You don't often see competition reform feature in the Budget, but we did last week.
"We are ... committed to boosting competition in the New Zealand’s grocery sector to ensure people pay fair prices for food and other basics", Grant Robertson said in the Budget speech. "Today, we are introducing legislation that will remove barriers to new retailers entering the market. Specifically, this will prohibit the restrictive covenants on land that major grocery retailers use to limit site availability for competitors. Such covenants will be prohibited immediately once the Bill comes into effect, and I anticipate that competitors can begin to consider new sites shortly thereafter".
The Commerce (Grocery Sector Covenants) Amendment Bill is here. It defines Foodstuffs North Island Limited, Foodstuffs South Island Limited, and Woolworths New Zealand Limited as 'designated grocery retailers', and creates a new s28A of the Commerce Act whereby "Certain grocery-related covenants are treated as prohibited and unenforceable" by deeming them as "having the purpose, or as having or being likely to have the effect, of substantially lessening competition in the relevant market", and so pinging them under the existing s27 and s28 of the Act. s27 we all know and love - contracts, arrangements and understandings substantially lessening competition - and s28 is its equivalent for anti-competitive covenants.
In its grocery market study (summary here, whole shebang here), the Commerce Commission had identified "more than 90 restrictive covenants entered into by the major grocery retailers, the majority of which are still active" (6.77) and "over 100 exclusivity covenants in leases entered into by the major grocery retailers, the majority of which are still active" (6.80). Clearly, this isn't a small issue, and it may be rather bigger than the Commission thought. On its helpfully proactive 'Market study reporting dashboard', Foodstuffs North Island says that it alone has removed restrictive covenants from 78 out of 135 affected properties (the outstanding ones are on land it doesn't own any more, and they are approaching the current owners to bop those off, too).

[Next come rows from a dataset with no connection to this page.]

## src/rtl/mem_stage_ctrl.sv

```systemverilog
// Memory-stage controller: issues one data-cache request per load/store, holds it
// until dhit, captures load data and drives the MEM/WB latch fields and enable.
//
//  state  | meaning
//  IDLE   | no access outstanding; new memop requests here, same-cycle hit allowed
//  ACCESS | request held stable waiting for dhit, wait counter running
//  HOLD   | access done, no request, waiting for ihit to advance the pipeline
module mem_stage_ctrl #(
   parameter int unsigned MAX_WAIT = 255
) (
   input  logic        clk_i,
   input  logic        rst_n_i,
   input  logic        valid_i,
   input  logic [1:0]  memctrl_i,
   input  logic [31:0] aluout_i,
   input  logic [31:0] storedata_i,
   input  logic [31:0] npc_i,
   input  logic [15:0] imm_i,
   input  logic [4:0]  dest_i,
   input  logic [3:0]  wbctrl_i,
   input  logic        ihit_i,
   input  logic        dhit_i,
   input  logic [31:0] dmemload_i,
   output logic        dmem_ren_o,
   output logic        dmem_wen_o,
   output logic [31:0] dmemaddr_o,
   output logic [31:0] dmemstore_o,
   output logic [31:0] dmemload_in_o,
   output logic [31:0] aluout_in_o,
   output logic [31:0] npc_in_o,
   output logic [15:0] imm_in_o,
   output logic [4:0]  dest_in_o,
   output logic [3:0]  wbctrl_in_o,
   output logic        memwb_en_o,
   output logic        mem_stall_o,
   output logic [7:0]  access_lat_o
);

   typedef enum logic [1:0] {
      IDLE   = 2'd0,
      ACCESS = 2'd1,
      HOLD   = 2'd2
   } state_t;

   localparam logic [7:0] MAX_WAIT_C = 8'(MAX_WAIT);

   state_t      state_q, state_d;
   logic [7:0]  wait_cnt_q, wait_cnt_d;
   logic [7:0]  access_lat_q, access_lat_d;
   logic [31:0] ldreg_q, ldreg_d;

   logic       memop;
   logic       req_phase;
   logic       req_active;
   logic       hit_take;
   logic       stall;
   logic [7:0] lat_next;
   logic [7:0] wait_inc;

   assign memop      = valid_i & (memctrl_i != 2'b00);
   assign req_phase  = (state_q == IDLE) | (state_q == ACCESS);
   // Gating with reset makes the request drop in the same cycle reset asserts.
   assign req_active = rst_n_i & memop & req_phase;
   assign hit_take   = memop & req_phase & dhit_i;
   assign stall      = req_active & ~dhit_i;
   assign lat_next   = (wait_cnt_q >= MAX_WAIT_C) ? MAX_WAIT_C : wait_cnt_q + 8'd1;
   assign wait_inc   = (wait_cnt_q >= MAX_WAIT_C) ? MAX_WAIT_C : wait_cnt_q + 8'd1;

   always_ff @(posedge clk_i or negedge rst_n_i) begin
      if (!rst_n_i) begin
         state_q      <= IDLE;
         wait_cnt_q   <= 8'd0;
         access_lat_q <= 8'd0;
         ldreg_q      <= 32'd0;
      end else begin
         state_q      <= state_d;
         wait_cnt_q   <= wait_cnt_d;
         access_lat_q <= access_lat_d;
         ldreg_q      <= ldreg_d;
      end
   end

   always_comb begin
      state_d      = state_q;
      wait_cnt_d   = wait_cnt_q;
      access_lat_d = access_lat_q;
      ldreg_d      = ldreg_q;
      case (state_q)
         IDLE: begin
            wait_cnt_d = 8'd0;
            if (hit_take) begin
               ldreg_d      = dmemload_i;
               access_lat_d = 8'd0;
               state_d      = ihit_i ? IDLE : HOLD;
            end else if (memop) begin
               state_d = ACCESS;
            end
         end
         ACCESS: begin
            if (!memop) begin
               wait_cnt_d = 8'd0;
               state_d    = IDLE;
            end else if (hit_take) begin
               ldreg_d      = dmemload_i;
               access_lat_d = lat_next;
               wait_cnt_d   = 8'd0;
               state_d      = ihit_i ? IDLE : HOLD;
            end else begin
               wait_cnt_d = wait_inc;
            end
         end
         HOLD: begin
            if (ihit_i) state_d = IDLE;
         end
         default: state_d = IDLE;
      endcase
   end

   always_comb begin
      dmem_ren_o    = req_active & memctrl_i[1] & ~memctrl_i[0];
      dmem_wen_o    = req_active & memctrl_i[0];
      mem_stall_o   = stall;
      memwb_en_o    = rst_n_i & ihit_i & ~stall;
      dmemaddr_o    = aluout_i;
      dmemstore_o   = storedata_i;
      dmemload_in_o = dhit_i ? dmemload_i : ldreg_q;
      aluout_in_o   = aluout_i;
      npc_in_o      = npc_i;
      imm_in_o      = imm_i;
      dest_in_o     = dest_i;
      wbctrl_in_o   = valid_i ? wbctrl_i : 4'b0000;
      access_lat_o  = access_lat_q;
   end

endmodule
```

## config.mk

```make
export PLATFORM = sky130hd
export DESIGN_NAME = mem_stage_ctrl
export DESIGN_NICKNAME = d
export VERILOG_FILES = /design/src/rtl/mem_stage_ctrl.sv
export SDC_FILE = /design/constraint.sdc
export NUM_CORES = 1
export LEC_CHECK = 0
export ABC_AREA = 1
export CORE_AREA = 2 2 141 143
export CTS_BUF_LIST = sky130_fd_sc_hd__clkbuf_2
export DETAILED_ROUTE_END_ITERATION = 16
export DIE_AREA = 0 0 143 145
export PLACE_DENSITY = 0.52
export SYNTH_ARGS = -nofsm -noshare
export SYNTH_HDL_FRONTEND = slang
export SYNTH_SLANG_ARGS = --single-unit
export TNS_END_PERCENT = 50
```

## constraint.sdc

```tcl
create_clock -name clk_i -period 3.7 [get_ports clk_i]
set_input_delay 1.11 -clock clk_i [delete_from_list [all_inputs] [get_ports clk_i]]
set_output_delay 1.11 -clock clk_i [all_outputs]
set_load 0.1 [all_outputs]
```

==> results.ini <==
[status]
result_of_the_run = finished clean

[grt]
grtUsageTotal = 0.0891
grt_antenna_before_repair = 1
grt_first_pass_wirelength_um = 14100
number_of_global_route_vias_before_repair = 2612
grt_remaining_overflow = 0
grt_start_max_net_pins = 74

[worst_setup_path]
worst_ep_required_time_ns = 2.59
timing.critical_path.from = memctrl_i[0]
regToRegEndpoint = ldreg_q[5]
worstReg2RegStart = state_q[1]
critical_path_class = primary input to output port
crit_fanout = 3
worstSetupStartpointType = primary input
r2r_cells = 6
critical_path.endpoint_type = output port
critical_path_arrival_ns = 2.44
timing.reg2reg.setup_slack_ns = 1.87

[clock_network]
cts-hold-fix-buffers = 0
cts.repair_timing.setup_buffer_count = 0
htreeDepth = 2
cts_inserted_buffers = 5
clkSlewWorstSetupHoldPaths_ns = 0.31
max-clock-path-buffers = 2
insertion_delay_ns = 0.50
tritoncts_clock_tree = built
cts.sinks = 50
cts.root.buffer_cell = clkbuf_2
cts.repair.resized = 0

[power_and_ir_drop]
power.density_nw_per_um2 = 424
power_leakage_nw = 2.02
max-vdd-ir-drop_mv = 0.232

[timing]
period_share = 0.960
grt_setup_unrepaired = false
worst_clock_skew_ns = 0.0445
period_minus_slack_ns = 3.55
setup_viol = 0
max_slew.worst_pin.slew_ns = 0.883
finalMaxSlewViolations = 0
maxSlewHeadroom = 0.412
hold_slack_ns = 0.353
timing.final.hold_violations = 0
totalNegativeSetupSlack_ns = 0
fmax_ghz = 0.281

[synth]
yosys.cell_types.count = 20
mappedNetlistArea_um2 = 3750
syn_nets = 651
synth.area.top_cells = dfrtp_1 33%, buf_4 30%, nand2_1 13%
avgSynthCellArea_um2 = 7.66
part_of_the_yosys_area_used_for_sequential_elements = 0.333
synth_largest_type_area_fraction = 0.333
ys_seq_elements = 50
synthesis.instances = 490
yosys_warnings = 0
synth.largest_area_cell = dfrtp_1

[die]
placementRows = 51
floorplan.die.width_um = 143
start_util = 0.195
design.die.area_um2 = 20700
design.core.area_um2 = 19200
die_h_um = 145
ios = 357

[placed_design]
i_o_buffers = 90
dpl_hpwl_um = 6850
gpl.final_weighted_congestion = 0.692
dpl_cell_area_um2 = 4210

[layout]
share_of_final_layout_standard_cells_stronger_than_drive_strength_1 = 0.232
leading_cell_types_in_the_layout_fill_and_taps_excluded = 126 x nand2_1, 50 x dfrtp_1, 48 x inv_1, 41 x clkdlybuf4s50_1, 41 x buf_12
final_area_um2 = 4290
layout.area.seq_um2 = 1250
finalNetCount = 591
area_delta_synth_final_pct = 14.3
final_common_cell = nand2_1
fillCellCount = 2136
multi_input_comb_area_um2 = 1110

[detailed_routing]
vias_per_instance = 3.59
remaining_drc_errors = 0
number_of_iterations_in_the_first_detailed_routing_pass = 4
ant_nets = 0
dr_total_vias = 2499
drt_wl_total_um = 8980
wire_per_inst_um = 12.9
initialDrtViolationCount = 45

[worst_hold_path]
hold_path_class = primary input to asynchronous set/reset pin

[flow_run]
drv.max_cap_violation_count = 0

==> critical path, stage by stage <==
cell	delay [ns]
clkdlybuf4s50_1	0.49
inv_1	0.06
nand2_1	0.09
nand3_2	0.08
inv_2	0.08
nand2_1	0.10
nor2_1	0.21
buf_12	0.21
==> final cells by class <==
class                           instances  share of cell area
Antenna cell                            1            0.000583
Clock buffer                            5             0.00583
Clock inverter                          3              0.0114
Inverter                               51              0.0446
Multi-Input combinational cell        226               0.258
Sequential cell                        50               0.292
Tap cell                              265              0.0773
Timing Repair Buffer                   96               0.311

So it's good news that the government has moved quickly to implement the Commission's recommendations 2A, 'Prohibit restrictive covenants that relate to the development of retail grocery stores' (discussed at 9.68 - 9.72) and 2B, 'Prohibit exclusive covenants in leases that relate to the operation of retail grocery stores' (9.73 - 9.79). Their impact may be overstated - my guess is that planning laws restricting the supply of land available for supermarkets may be more important, as may planners' inclination to protect competitors rather than to protect the competitive process (hence the Commission's 'Recommendation 1F: Retail grocery store development should not be able to be declined on the basis of adverse retail distribution effects on existing commercial centres') - and the supermarkets look to have been dismantling them anyway, but it's progress.
It's helpful that the political pressure to 'do something' about rising prices in the shops - a key focus of the Budget - helped bring about a quick competition policy response, and you'll excuse me if I snarkily add, 'for once', given the tortuous processes in getting s36 reformed, cartels criminalised, and indeed setting up the market study regime itself. When there's a will, there's a way, as they say. Moving this quickly, incidentally, means that you've only got a very brief window for submissions: Friday, in fact. The submission link is here.
But I hope that the "it's the supermarkets wot done it" line about inflation doesn't get taken much further. In April the Commerce Minister, Dr David Clark, commented on the 7.6% rise in New Zealand food prices over the year to March, and said that "The March increase is above general inflation figures and highlights the role the grocery sector is playing in driving up prices. Rising food prices is a global issue. Omicron, ongoing disruptions to global supply chains and Russia’s invasion of Ukraine is putting pressure on prices in every country, but that is exacerbated here by the lack of competition at the checkout".
Hmmm. In the US, annual food price inflation was 8.8% in March; in Canada it was 9.7%; in the UK it was 6.7% in April. Overwhelmingly, inflation is not a matter of grocery industry structure, but a result of those other global factors that the Minister mentioned: he might have thrown in monetary policy, here and overseas, being left too stimulatory for too long after the initial Covid hit. Blaming the supermarkets, if only in part, for current food price inflation may play well to the galleries, but it's not a strong argument. If, as he said at the time, he had "not ruled out going further than the options that the Commission tabled in its final report", fair enough: quite a few folks (but not me) reckon the Commission didn't go far enough. But I wouldn't take that step on the back of a not very convincing line of attack on inflation.